During the Cold War, Buckley played a key part in President Ronald Reagan's successful two-pronged strategy to defeat the Soviet Union by bankrupting Moscow through a costly arms race that the inefficient socialist economy could not afford, and by undermining the legitimacy of the regime by publicly attacking the evils of the communist system. As president of Radio Free Europe and Radio Liberty, Buckley led America's operations to broadcast hopeful messages about freedom, democracy and capitalism to millions suffering behind the Iron Curtain. . . .

Bestowing Judge Buckley with the nation's highest civilian honor would celebrate the man for his role in government, champion the value of public service in general, and mark the contemporary coming together of the establishment and populist wings of an ascendant conservatism.

The Six

1. Writing in Quillette, our old pal Chris DeMuth, along with Yoram Hazony, hit the U.K. Conservative Party for attacking an MP who attended a conference run by . . . conservatives. From the outset of the piece:

Two weeks ago, the Edmund Burke Foundation convened a conference on national conservatism in Rome. The conference committee, of which both of us were members, brought together hundreds of academics, politicians, students, and journalists from across Europe and the US to discuss the most important political development of our time—the revival of the idea of the independent national state.

In the two weeks since the conference, the organizers and certain participants have been subjected to a torrent of smears from UK media and political sources. It's no surprise that the Guardian and Buzzfeed took the lead in condemning a conference of conservatives as an anti-Semitic event "packed full of racists, homophobes, and Islamophobes." These have become familiar tropes of the anti-intellectual Left.

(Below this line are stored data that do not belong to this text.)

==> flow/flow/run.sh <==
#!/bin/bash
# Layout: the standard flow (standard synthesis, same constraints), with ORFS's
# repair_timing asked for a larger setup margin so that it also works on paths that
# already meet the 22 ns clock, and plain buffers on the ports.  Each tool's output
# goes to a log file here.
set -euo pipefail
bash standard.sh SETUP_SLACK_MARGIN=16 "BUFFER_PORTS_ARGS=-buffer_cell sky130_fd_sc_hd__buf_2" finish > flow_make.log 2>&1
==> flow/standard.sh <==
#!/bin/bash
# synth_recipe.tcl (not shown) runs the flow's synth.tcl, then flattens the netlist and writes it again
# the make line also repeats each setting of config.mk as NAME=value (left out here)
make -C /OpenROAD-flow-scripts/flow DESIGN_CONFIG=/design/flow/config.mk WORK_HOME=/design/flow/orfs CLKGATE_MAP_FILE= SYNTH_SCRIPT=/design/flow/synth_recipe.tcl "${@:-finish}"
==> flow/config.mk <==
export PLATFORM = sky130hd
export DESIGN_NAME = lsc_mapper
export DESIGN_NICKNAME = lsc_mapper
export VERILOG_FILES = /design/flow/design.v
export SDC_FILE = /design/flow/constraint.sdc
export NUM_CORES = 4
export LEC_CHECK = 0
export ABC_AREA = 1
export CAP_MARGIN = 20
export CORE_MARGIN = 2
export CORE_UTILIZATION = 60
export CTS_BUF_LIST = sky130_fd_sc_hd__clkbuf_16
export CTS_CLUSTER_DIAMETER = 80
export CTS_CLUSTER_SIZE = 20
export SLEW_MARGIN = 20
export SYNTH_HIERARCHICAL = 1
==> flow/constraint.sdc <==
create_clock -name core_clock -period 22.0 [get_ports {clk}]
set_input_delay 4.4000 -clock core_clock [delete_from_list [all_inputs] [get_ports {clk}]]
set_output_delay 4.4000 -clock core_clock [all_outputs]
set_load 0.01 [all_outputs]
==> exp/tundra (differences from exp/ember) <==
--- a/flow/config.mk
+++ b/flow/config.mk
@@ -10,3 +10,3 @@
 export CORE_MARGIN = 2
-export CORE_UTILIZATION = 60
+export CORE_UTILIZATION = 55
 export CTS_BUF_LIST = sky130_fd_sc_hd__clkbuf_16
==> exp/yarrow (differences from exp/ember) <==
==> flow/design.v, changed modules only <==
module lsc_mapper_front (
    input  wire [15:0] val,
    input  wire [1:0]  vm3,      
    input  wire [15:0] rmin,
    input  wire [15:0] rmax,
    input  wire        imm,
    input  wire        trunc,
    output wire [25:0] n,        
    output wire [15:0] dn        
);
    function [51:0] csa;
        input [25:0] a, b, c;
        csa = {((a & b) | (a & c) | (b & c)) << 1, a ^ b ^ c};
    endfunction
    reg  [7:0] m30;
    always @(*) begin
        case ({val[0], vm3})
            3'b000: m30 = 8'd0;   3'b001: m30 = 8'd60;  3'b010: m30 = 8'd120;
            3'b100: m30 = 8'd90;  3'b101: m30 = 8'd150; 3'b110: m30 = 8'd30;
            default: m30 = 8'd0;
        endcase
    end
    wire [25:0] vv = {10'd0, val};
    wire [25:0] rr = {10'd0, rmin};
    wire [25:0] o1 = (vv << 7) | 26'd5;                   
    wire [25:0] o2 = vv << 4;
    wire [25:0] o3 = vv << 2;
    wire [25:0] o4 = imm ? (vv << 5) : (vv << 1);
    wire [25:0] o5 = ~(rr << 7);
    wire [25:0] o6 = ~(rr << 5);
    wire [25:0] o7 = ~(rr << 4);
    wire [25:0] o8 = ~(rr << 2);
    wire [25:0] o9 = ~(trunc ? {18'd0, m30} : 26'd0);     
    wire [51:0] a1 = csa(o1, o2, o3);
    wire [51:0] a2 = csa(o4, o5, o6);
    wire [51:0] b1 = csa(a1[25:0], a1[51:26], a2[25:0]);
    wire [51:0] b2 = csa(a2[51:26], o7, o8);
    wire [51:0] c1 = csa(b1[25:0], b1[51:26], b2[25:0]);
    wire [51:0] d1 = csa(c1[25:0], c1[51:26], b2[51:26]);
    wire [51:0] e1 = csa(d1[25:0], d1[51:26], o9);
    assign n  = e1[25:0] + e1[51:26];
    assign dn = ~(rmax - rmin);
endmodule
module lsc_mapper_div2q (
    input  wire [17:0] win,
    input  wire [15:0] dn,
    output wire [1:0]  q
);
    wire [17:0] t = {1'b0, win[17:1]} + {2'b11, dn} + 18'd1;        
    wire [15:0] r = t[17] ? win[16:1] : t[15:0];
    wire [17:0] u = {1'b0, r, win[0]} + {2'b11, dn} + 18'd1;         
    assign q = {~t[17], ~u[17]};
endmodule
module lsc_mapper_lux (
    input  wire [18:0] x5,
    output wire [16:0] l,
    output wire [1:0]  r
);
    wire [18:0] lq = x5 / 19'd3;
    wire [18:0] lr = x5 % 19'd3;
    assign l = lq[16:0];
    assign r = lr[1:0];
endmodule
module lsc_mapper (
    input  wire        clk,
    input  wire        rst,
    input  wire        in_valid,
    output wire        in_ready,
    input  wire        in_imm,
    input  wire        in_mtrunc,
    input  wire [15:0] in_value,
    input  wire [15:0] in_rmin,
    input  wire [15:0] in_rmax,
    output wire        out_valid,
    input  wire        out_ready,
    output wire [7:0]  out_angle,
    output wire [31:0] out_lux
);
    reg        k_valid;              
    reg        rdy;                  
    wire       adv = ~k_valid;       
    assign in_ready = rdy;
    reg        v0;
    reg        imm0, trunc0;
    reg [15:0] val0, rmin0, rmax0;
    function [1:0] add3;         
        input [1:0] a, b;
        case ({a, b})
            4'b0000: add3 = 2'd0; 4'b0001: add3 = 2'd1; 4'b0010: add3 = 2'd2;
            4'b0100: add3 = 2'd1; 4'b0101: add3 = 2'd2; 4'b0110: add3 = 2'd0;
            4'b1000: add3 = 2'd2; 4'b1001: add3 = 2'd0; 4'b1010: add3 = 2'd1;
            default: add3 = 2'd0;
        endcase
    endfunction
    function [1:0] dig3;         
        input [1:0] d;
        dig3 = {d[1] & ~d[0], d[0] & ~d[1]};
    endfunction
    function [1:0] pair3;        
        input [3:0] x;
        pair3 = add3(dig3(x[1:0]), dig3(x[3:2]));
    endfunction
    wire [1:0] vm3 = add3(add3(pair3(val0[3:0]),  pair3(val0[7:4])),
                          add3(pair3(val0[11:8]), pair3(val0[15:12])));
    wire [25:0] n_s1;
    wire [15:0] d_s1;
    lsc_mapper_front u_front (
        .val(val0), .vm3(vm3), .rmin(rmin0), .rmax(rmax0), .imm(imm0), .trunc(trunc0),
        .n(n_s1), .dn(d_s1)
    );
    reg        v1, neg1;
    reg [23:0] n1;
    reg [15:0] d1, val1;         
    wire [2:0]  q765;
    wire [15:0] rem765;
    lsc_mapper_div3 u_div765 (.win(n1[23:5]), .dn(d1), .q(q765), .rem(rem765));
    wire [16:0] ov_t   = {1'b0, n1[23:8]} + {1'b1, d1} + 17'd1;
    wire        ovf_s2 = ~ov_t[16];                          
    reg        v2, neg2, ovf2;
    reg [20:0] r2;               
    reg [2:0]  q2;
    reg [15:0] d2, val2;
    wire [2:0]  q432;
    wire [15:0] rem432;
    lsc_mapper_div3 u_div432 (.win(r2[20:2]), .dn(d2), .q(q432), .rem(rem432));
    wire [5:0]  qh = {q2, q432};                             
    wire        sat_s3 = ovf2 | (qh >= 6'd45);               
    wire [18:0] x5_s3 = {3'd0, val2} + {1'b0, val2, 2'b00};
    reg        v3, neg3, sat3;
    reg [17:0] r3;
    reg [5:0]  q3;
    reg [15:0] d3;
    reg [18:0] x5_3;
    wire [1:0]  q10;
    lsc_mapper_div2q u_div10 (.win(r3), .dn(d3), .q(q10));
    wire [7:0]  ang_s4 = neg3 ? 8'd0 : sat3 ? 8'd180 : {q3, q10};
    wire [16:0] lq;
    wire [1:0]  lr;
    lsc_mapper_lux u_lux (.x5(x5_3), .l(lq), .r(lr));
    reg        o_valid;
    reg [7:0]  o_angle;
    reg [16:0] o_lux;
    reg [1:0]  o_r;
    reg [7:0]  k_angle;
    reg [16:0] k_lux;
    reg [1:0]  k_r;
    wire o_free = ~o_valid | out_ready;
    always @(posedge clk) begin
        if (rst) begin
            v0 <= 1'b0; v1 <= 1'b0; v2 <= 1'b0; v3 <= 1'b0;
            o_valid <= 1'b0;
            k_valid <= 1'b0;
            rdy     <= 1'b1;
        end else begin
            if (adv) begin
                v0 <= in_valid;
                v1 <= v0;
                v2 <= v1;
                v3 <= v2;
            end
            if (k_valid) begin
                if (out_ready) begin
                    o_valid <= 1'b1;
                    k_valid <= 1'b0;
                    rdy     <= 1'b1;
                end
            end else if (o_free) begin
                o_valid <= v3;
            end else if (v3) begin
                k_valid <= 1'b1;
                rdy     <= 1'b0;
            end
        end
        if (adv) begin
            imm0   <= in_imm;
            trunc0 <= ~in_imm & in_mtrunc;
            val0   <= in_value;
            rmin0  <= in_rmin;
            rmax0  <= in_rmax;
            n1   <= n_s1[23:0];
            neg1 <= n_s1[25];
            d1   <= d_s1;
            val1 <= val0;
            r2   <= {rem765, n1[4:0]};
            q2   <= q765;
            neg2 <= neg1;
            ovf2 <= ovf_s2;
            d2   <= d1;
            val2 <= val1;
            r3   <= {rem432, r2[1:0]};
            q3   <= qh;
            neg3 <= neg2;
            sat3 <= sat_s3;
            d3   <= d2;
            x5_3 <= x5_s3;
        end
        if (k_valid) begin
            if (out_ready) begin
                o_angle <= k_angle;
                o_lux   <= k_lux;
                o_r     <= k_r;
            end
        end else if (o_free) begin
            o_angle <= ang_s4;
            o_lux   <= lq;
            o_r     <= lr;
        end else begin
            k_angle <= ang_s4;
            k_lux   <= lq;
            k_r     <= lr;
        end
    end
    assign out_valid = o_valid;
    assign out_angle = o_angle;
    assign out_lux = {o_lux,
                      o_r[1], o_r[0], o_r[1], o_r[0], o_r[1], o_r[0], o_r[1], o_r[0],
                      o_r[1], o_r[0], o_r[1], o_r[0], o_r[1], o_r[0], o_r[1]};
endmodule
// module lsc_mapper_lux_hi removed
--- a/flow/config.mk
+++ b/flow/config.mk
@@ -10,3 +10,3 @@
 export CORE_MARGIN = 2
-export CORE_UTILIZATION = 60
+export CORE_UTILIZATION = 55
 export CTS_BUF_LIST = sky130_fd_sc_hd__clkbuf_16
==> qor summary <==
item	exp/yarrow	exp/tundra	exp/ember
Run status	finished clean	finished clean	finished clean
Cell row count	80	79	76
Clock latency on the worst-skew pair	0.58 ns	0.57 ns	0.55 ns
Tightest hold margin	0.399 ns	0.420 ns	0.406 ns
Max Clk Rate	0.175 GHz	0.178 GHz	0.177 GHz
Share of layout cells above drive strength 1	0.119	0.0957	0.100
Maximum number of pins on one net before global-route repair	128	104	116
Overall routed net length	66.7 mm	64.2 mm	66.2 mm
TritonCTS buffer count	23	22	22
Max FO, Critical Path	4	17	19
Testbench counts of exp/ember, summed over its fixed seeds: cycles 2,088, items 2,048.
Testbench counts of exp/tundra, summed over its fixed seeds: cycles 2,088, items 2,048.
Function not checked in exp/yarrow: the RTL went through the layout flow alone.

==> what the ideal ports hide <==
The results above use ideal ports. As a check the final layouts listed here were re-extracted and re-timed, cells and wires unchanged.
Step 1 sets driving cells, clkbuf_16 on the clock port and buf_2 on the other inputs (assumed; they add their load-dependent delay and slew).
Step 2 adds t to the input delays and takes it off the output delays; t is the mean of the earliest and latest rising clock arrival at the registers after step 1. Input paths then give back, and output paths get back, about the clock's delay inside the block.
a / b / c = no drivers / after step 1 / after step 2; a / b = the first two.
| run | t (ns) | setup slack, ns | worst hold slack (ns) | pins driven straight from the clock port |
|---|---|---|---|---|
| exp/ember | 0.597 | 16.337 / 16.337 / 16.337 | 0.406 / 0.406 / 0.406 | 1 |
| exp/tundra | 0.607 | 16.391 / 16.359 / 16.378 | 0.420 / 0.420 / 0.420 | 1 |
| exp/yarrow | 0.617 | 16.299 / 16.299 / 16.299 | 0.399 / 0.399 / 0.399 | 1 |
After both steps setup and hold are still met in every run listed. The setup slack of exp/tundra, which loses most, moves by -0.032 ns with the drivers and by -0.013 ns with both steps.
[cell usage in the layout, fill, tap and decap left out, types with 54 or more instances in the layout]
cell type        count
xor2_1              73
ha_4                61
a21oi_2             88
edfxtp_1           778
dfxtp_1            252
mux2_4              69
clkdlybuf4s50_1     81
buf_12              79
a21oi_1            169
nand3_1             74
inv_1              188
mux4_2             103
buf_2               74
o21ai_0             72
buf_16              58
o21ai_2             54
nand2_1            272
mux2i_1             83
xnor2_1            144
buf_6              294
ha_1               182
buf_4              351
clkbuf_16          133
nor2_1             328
What follows belongs to an exercise in optimizing a design on an open flow for small area, a short achievable clock period and few clock cycles; a production flow would make more cautious choices.
The RTL was checked by simulation tests, not by an equivalence proof against the original design.
Power is estimated from default activity; no workload was simulated.

==> trial 72: inputs <==
==> flow/design.v (excerpt) <==
module eadogm_core (
    input  wire        clk,
    input  wire        rst,
    input  wire        cmd_valid,
    output wire        cmd_ready,
    input  wire [63:0] cmd_word,
    output wire [2:0]  err,
    output wire [3:0]  cur_page,
    output wire [6:0]  cur_col,
    output wire [7:0]  ret,
    output reg         mem_en,
    output reg         mem_we,
    output reg  [9:0]  mem_addr,
    output reg  [7:0]  mem_wdata,
    input  wire [7:0]  mem_rdata
);
    localparam [7:0] MODE_SET   = 8'h73;
    localparam [7:0] MODE_CLEAR = 8'h63;
    localparam [3:0] S_IDLE  = 4'd0;
    localparam [3:0] S_SEG   = 4'd1;
    localparam [3:0] S_WALK  = 4'd2;
    localparam [3:0] S_MUL1  = 4'd3;
    localparam [3:0] S_DIV   = 4'd4;
    localparam [3:0] S_PRIME = 4'd5;
    localparam [3:0] S_TEXT  = 4'd6;
    localparam [3:0] S_LF    = 4'd7;
    localparam [3:0] S_DRAIN = 4'd8;
    localparam [3:0] S_MUL2  = 4'd9;
    localparam [3:0] S_STEPS = 4'd10;
    localparam [3:0] S_DRS   = 4'd11;
    localparam [2:0] EVICT_AT = 3'd3;
    function [12:0] rca;
        input [11:0] x;
        input [11:0] y;
        input        ci;
        integer i;
        reg c;
        begin
            c = ci;
            for (i = 0; i < 12; i = i + 1) begin
                rca[i] = x[i] ^ y[i] ^ c;
                c = (x[i] & y[i]) | (c & (x[i] ^ y[i]));
            end
            rca[12] = c;
        end
    endfunction
  ...
Settings: LEC_CHECK=0, CAP_MARGIN=20, CORE_MARGIN=2, CORE_UTILIZATION=40, PLACE_DENSITY=0.6, SLEW_MARGIN=20; clock period 12.0 ns.
run.sh (not shown) runs the stock make flow with config.mk's settings and CLKGATE_MAP_FILE= SYNTH_SCRIPT=/design/flow/synth_recipe.tcl, a recipe that flattens the netlist after the stock synthesis.
==> trial 4: changes against trial 72 <==
--- a/flow/design.v
+++ b/flow/design.v
@@ -683,23 +683,17 @@
     wire       ib_zero   = (ib_mask == 8'd0);
     wire [3:0] hit_vec   = cv & ~(retire ? head_oh : 4'd0) &
                            {ca3 == ib_addr, ca2 == ib_addr, ca1 == ib_addr, ca0 == ib_addr};
     wire       hit       = |hit_vec;
     wire       ib_take   = ib_valid && (ib_zero || hit || (count != 3'd4));
     wire       alloc     = ib_valid && !ib_zero && !hit && (count != 3'd4);
-    wire       buf_free  = !ib_valid || (count != 3'd4);
+    wire       buf_free  = !ib_valid || ib_take;
     wire       rp_ready  = |(rp_oh & cv & ~crd);
-    wire       slot_free = !dwrite && (state != S_LF);
-    wire       rd_pre    = slot_free && rp_ready && evict_ok;
-    wire       byp_pre   = slot_free && alloc && (rp == tail) && evict_ok;
-    wire       do_read   = rd_pre && !wr_need;
-    wire       byp_read  = byp_pre && !wr_need;
-    wire       alt_en    = (state == S_LF) || dwrite || rd_pre || byp_pre;
-    wire       alt_we    = (state == S_LF) || dwrite;
-    wire [9:0] alt_addr  = (state == S_LF) ? {tpage, tcol} : dwrite ? ca_head : rd_pre ? ca_rp : ib_addr;
-    wire [7:0] alt_wdata = {8{mset && (state != S_LF)}};
+    wire       slot_free = !wr_need && !dwrite && (state != S_LF);
+    wire       do_read   = slot_free && rp_ready && evict_ok;
+    wire       byp_read  = slot_free && alloc && (rp == tail) && evict_ok;
     wire [2:0] count_nx  = count + {2'd0, alloc} - {2'd0, retire};
     reg        g_emit;
     reg [9:0]  g_addr;
     reg [7:0]  g_mask;
     always @(*) begin
         g_emit = 1'b0;
@@ -735,16 +729,36 @@
             mem_en   <= 1'b0;
             mem_we   <= 1'b0;
         end else begin
             rd_p1 <= do_read | byp_read;
             rd_p2 <= rd_p1;
             count <= count_nx;
-            mem_en    <= wr_need | alt_en;
-            mem_we    <= wr_need | alt_we;
-            mem_addr  <= wr_need ? ca_head : alt_addr;
-            mem_wdata <= wr_need ? newdata : alt_wdata;
+            mem_en <= 1'b0;
+            mem_we <= 1'b0;
+            if (state == S_LF) begin
+                mem_en    <= 1'b1;
+                mem_we    <= 1'b1;
+                mem_addr  <= {tpage, tcol};
+                mem_wdata <= 8'd0;
+            end else if (wr_need) begin
+                mem_en    <= 1'b1;
+                mem_we    <= 1'b1;
+                mem_addr  <= ca_head;
+                mem_wdata <= newdata;
+            end else if (dwrite) begin
+                mem_en    <= 1'b1;
+                mem_we    <= 1'b1;
+                mem_addr  <= ca_head;
+                mem_wdata <= mset ? 8'hFF : 8'h00;
+            end else if (do_read) begin
+                mem_en    <= 1'b1;
+                mem_addr  <= ca_rp;
+            end else if (byp_read) begin
+                mem_en    <= 1'b1;
+                mem_addr  <= ib_addr;
+            end
             if (hit_vec[0] && ib_valid && !ib_zero) cm0 <= cm0 | ib_mask;
             if (hit_vec[1] && ib_valid && !ib_zero) cm1 <= cm1 | ib_mask;
             if (hit_vec[2] && ib_valid && !ib_zero) cm2 <= cm2 | ib_mask;
             if (hit_vec[3] && ib_valid && !ib_zero) cm3 <= cm3 | ib_mask;
             if (alloc) begin
                 case (tail)
==> notes <==
Trial 72 finished with timing, DRC and antenna clean. Trial 4 passed the timing, design-rule and antenna checks. Between trial 72 and trial 4, the lower clock power is in trial 4 (gap about 2%, measured against trial 4). In trial 72 the global-route usage is higher than in trial 4, by 1.4 points. Against trial 72, the design area of trial 4 is lower by 1.1%. Between trial 72 and trial 4, the lower final cell count is in trial 4 (gap 1.8%, measured against trial 4). Against trial 4, the core utilization of trial 72 is lower by 0.074 points. Against trial 72, the sequential share of layout area of trial 4 is higher by 0.30 points.
Testbench counts of trial 72, summed over its fixed seeds: cycles 251,654.
Testbench counts of trial 4, summed over its fixed seeds: cycles 250,717.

But one aspect of the attacks should trouble anyone who regards himself or herself as a conservative: The reaction of the UK Conservative Party to criticism of one of its own MPs, Daniel Kawczynski, who attended the conference to give a talk on Brexit. Not only did the Tories fail to come to Kawczynski's defence when the media mob descended on him and his party. They joined the mob and threw him under the bus. A party spokesman announced that Kawczynski had been "formally warned that his attendance at this event was not acceptable, particularly in light of the views of some of those in attendance, which we utterly condemn, and that he is expected to hold himself to higher standards."

Read those words carefully: The Conservative Party has "formally warned" an elected Member of Parliament for attending a public conference, and "utterly condemned" the views of some others in attendance—without even deigning to say whose views or which views it deems worthy of condemnation. This about a conference of elected officials and respected public intellectuals from across Europe.

RELATED: Alexis Carré attended and filed this report for National Review Online.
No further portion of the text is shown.